Southeast University, China
* corresponding author
Dexterous grasp generation is a predominant task that enables robots to perform human-level manipulation. However, a dexterous hand always maintains high-dimensional DoF and actuation space, making existing approaches that rely on holistic latent representations difficult to produce high-quality and semantically aligned grasps. In this paper, we propose MaskDexGrasp to address these challenges. We first present a part-aware grasp tokenizer that decomposes dexterous grasps into discrete tokens, facilitating compositional modeling of anatomical dependencies. Building upon this representation, a bidirectional masked grasp transformer is then developed to predict grasp tokens conditioned on object geometry and task description, ensuring coherent grasp generation while allowing fine-grained part-level editing. To facilitate evaluation, we construct a dexterous grasp dataset that comprises 65K grasping instances and 260K richly annotated descriptions covering 11 tasks. Comprehensive experiments demonstrate that our method achieves the state-of-the-art performance. Our code and dataset will be released upon acceptance.
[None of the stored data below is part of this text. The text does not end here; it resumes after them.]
Design alu, start of the top module:
module alu (
    input               i_clk,
    input               i_rst_n,
    input               i_valid,
    input signed [11:0] i_data_a,
    input signed [11:0] i_data_b,
    input        [2:0]  i_inst,
    output              o_valid,
    output       [11:0] o_data,
    output              o_overflow
);
Settings: LEC_CHECK=0, CAP_MARGIN=20, CORE_MARGIN=2, CORE_UTILIZATION=65, CTS_CLUSTER_DIAMETER=50, SLEW_MARGIN=20, TNS_END_PERCENT=5; clock period 9.42 ns.
run.sh (not shown) runs the stock make flow with config.mk's settings and CLKGATE_MAP_FILE=.
The first run ran to the end with violations: negative setup slack.
Change:
ABC_AREA = 1   (was unset)
CORE_UTILIZATION = 68   (was 65)
CTS_CLUSTER_DIAMETER = unset   (was 50)
TNS_END_PERCENT = unset   (was 5)
clock period = 4.09 ns   (was 9.42 ns; I/O delays follow)
Result: With this change the flow never finished: it broke off in clock tree synthesis (4_1_cts) with DPL-0038. Die area is higher by a few percent. Area after synthesis is higher by a little under a tenth. Synthesized cell count is higher by a quarter to a third.
Change:
CTS_CLUSTER_DIAMETER = 374   (was unset)
CTS_CLUSTER_SIZE = 98   (was unset)
TNS_END_PERCENT = 30   (was unset)
clock period = 9.06 ns   (was 4.09 ns; I/O delays follow)
Result: The new run completed, yet does not pass: negative setup slack. Die size is unchanged. Synthesized area does not change. Synthesized cell count stays the same.
Change:
CORE_UTILIZATION = 72   (was 68)
CTS_CLUSTER_DIAMETER = 397   (was 374)
CTS_CLUSTER_SIZE = 100   (was 98)
TNS_END_PERCENT = unset   (was 30)
clock period = 4.09 ns   (was 9.06 ns; I/O delays follow)
What happened:
- The new run died in detailed placement (3_5_place_dp)
- synthesized area does not change
- synthesized cell count is unchanged
- die size falls by 5.4%

Setup of v1:
alu again, from the RTL that the note above started with.
make LEC_CHECK=0 CAP_MARGIN=20 CORE_MARGIN=2 CORE_UTILIZATION=40 CTS_CLUSTER_DIAMETER=84 HOLD_SLACK_MARGIN=0.01 MIN_ROUTING_LAYER=met2 SLEW_MARGIN=20 finish   # period 10.0 ns
#### Input delta (v45 over v1)
Settings: TNS_END_PERCENT newly set to 30; CTS_CLUSTER_DIAMETER removed (was 84); CORE_UTILIZATION changed from 40 to 68; HOLD_SLACK_MARGIN removed (was 0.01); MIN_ROUTING_LAYER removed (was met2); the clock period (ns, I/O delays scaled along) changed from 10.0 to 9.06.
Results
From the logs: v45 reached the end of the flow and failed the layout checks with negative setup slack. The startpoint of the worst setup timing path comes out i_data_b[1] in one run and i_data_b[4] in the other, namely in v45 and v1 respectively. v1 leaves more setup margin than v45. The higher number of iterations in the first detailed-routing pass of v45 and v1 is in v1. Net total in the final layout in v45 is about 2.5% higher than in v1. [compare] base=v1 new=v45: global-route usage rose 7.6 points; width of the chip fell about 23%; highest net fanout along the worst path fell 2. v45 vs. v1: pre-CTS setup slack shrank by 0.60 ns, flip-flop count held steady.
Changes in v20 relative to v45:
Settings: TNS_END_PERCENT: 30 -> unset; CORE_UTILIZATION: 68 -> 72; ABC_AREA: unset -> 1; the clock period (ns, I/O delays scaled along): 9.06 -> 7.69.
Results
v20 got as far as 4_1_cts, where a tool error ended the run. Compared with v45, die boundary height in v20 increased slightly. Taking v45 as the reference, in v20 synthesized area grew by 8.1%; XOR/XNOR share of the synthesized area shrank by 3.9 points; synthesized cell count shows an increase of about 30%; horizontal die size has increased; compound-cell area share of the yosys netlist saw a decrease. Taking v45 over v20, the number of nets in the synthesized netlist ratio works out to 0.802. In v20 relative to v45, die size had gone up by a few percent. Taking v45 as 1.0, v20 lands at 1.07 on instance area at placement. | yosys synthesis chip area | v20 vs v45 | about 8% higher |.

Starting RTL as in the previous note.
clock: 9.65 ns
lec_check: 0
abc_area: 0
cap_margin: 15
cell_pad_in_sites_global_placement: 0
core_aspect_ratio: 0.68
core_margin: 2
core_utilization: 40
cts_cluster_diameter: 372
gpl_timing_driven: 0
hold_slack_margin: 0.28
min_routing_layer: met1
place_density_lb_addon: 0.09
slew_margin: 10
tns_end_percent: 85
Next try:
ABC_AREA = 1   (was 0)
CELL_PAD_IN_SITES_GLOBAL_PLACEMENT = not set   (was 0)
CORE_ASPECT_RATIO = not set   (was 0.68)
CTS_CLUSTER_DIAMETER = not set   (was 372)
GPL_TIMING_DRIVEN = not set   (was 0)
HOLD_SLACK_MARGIN = not set   (was 0.28)
MIN_ROUTING_LAYER = met2   (was met1)
PLACE_DENSITY_LB_ADDON = not set   (was 0.09)
SLEW_MARGIN = 20   (was 10)
TNS_END_PERCENT = not set   (was 85)
Setup slack is better by 280 ps; routed wire length came out higher by 16%; synthesized area came out higher by 8.1%; maximum frequency came out higher by 3.0%.
Next try:
ABC_AREA = 0   (was 1)
CELL_PAD_IN_SITES_GLOBAL_PLACEMENT = 1   (was not set)
CORE_ASPECT_RATIO = 0.68   (was not set)
CTS_CLUSTER_DIAMETER = 372   (was not set)
GPL_TIMING_DRIVEN = 1   (was not set)
HOLD_SLACK_MARGIN = 0.28   (was not set)
MIN_ROUTING_LAYER = met1   (was met2)
PLACE_DENSITY_LB_ADDON = 0.09   (was not set)
SLEW_MARGIN = 10   (was 20)
TNS_END_PERCENT = 85   (was not set)
Outcome: The new run completed with no timing, DRC or antenna violations. Synthesized cell count is lower by a quarter to a third. Final area is higher by a little under a tenth. Synthesized area is lower by a little under a tenth. Maximum frequency is lower by a few percent. Core utilization is higher by 8.4 points. Sequential cell count is unchanged. Count of clock-buffer cells in the layout is lower by 1. Final cell count is lower by roughly a tenth. Routed wire length is lower by roughly a tenth. Global-route usage is lower by 15 points.
Next try:
ABC_AREA = 1   (was 0)
CAP_MARGIN = 20   (was 15)
CELL_PAD_IN_SITES_GLOBAL_PLACEMENT = not set   (was 1)
CORE_ASPECT_RATIO = not set   (was 0.68)
CORE_UTILIZATION = 72   (was 40)
CTS_CLUSTER_DIAMETER = not set   (was 372)
GPL_TIMING_DRIVEN = not set   (was 1)
HOLD_SLACK_MARGIN = not set   (was 0.28)
MIN_ROUTING_LAYER = not set   (was met1)
PLACE_DENSITY_LB_ADDON = not set   (was 0.09)
SLEW_MARGIN = 20   (was 10)
TNS_END_PERCENT = 5   (was 85)
clock period = 4.09 ns   (was 9.65 ns; I/O delays follow)
Outcome: With this change the flow died in clock tree synthesis (4_1_cts); die area went down by well over a third; synthesized cell count went up by a quarter to a third; area after synthesis went up by a little under a tenth.
Next try:
ABC_AREA = not set   (was 1)
CORE_UTILIZATION = 40   (was 72)
TNS_END_PERCENT = not set   (was 5)
clock period = 10.0 ns   (was 4.09 ns; I/O delays follow)
What happened:
- The new run produced a clean layout
- area after synthesis is lower by a little under a tenth
- die area increases by well over a third
- synthesized cell count came out lower by a quarter to a third
Next try:
CORE_UTILIZATION = 65   (was 40)
CTS_CLUSTER_DIAMETER = 50   (was not set)
TNS_END_PERCENT = 5   (was not set)
clock period = 9.43 ns   (was 10.0 ns; I/O delays follow)
The new run produced a layout that fails on negative setup slack.
Flip-flop count does not change.
Hold slack is worse by 5.2 ps.
Via count went up by 5.0%.
Non-clock buffer count increases by 37.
(a) Grasp Tokenizer encodes the raw poses into discrete grasp tokens via part-aware VQ-VAE models, which consist of six codebooks (one palm and five fingers). (b) Masked Transformer adopts a bidirectional autoregressive manner to learn the probabilistic distributions of these tokens, conditioned on the object geometry and textual description. (c) During Inference, the masked transformer progressively and iteratively predicts multiple tokens with high scores from an empty canvas.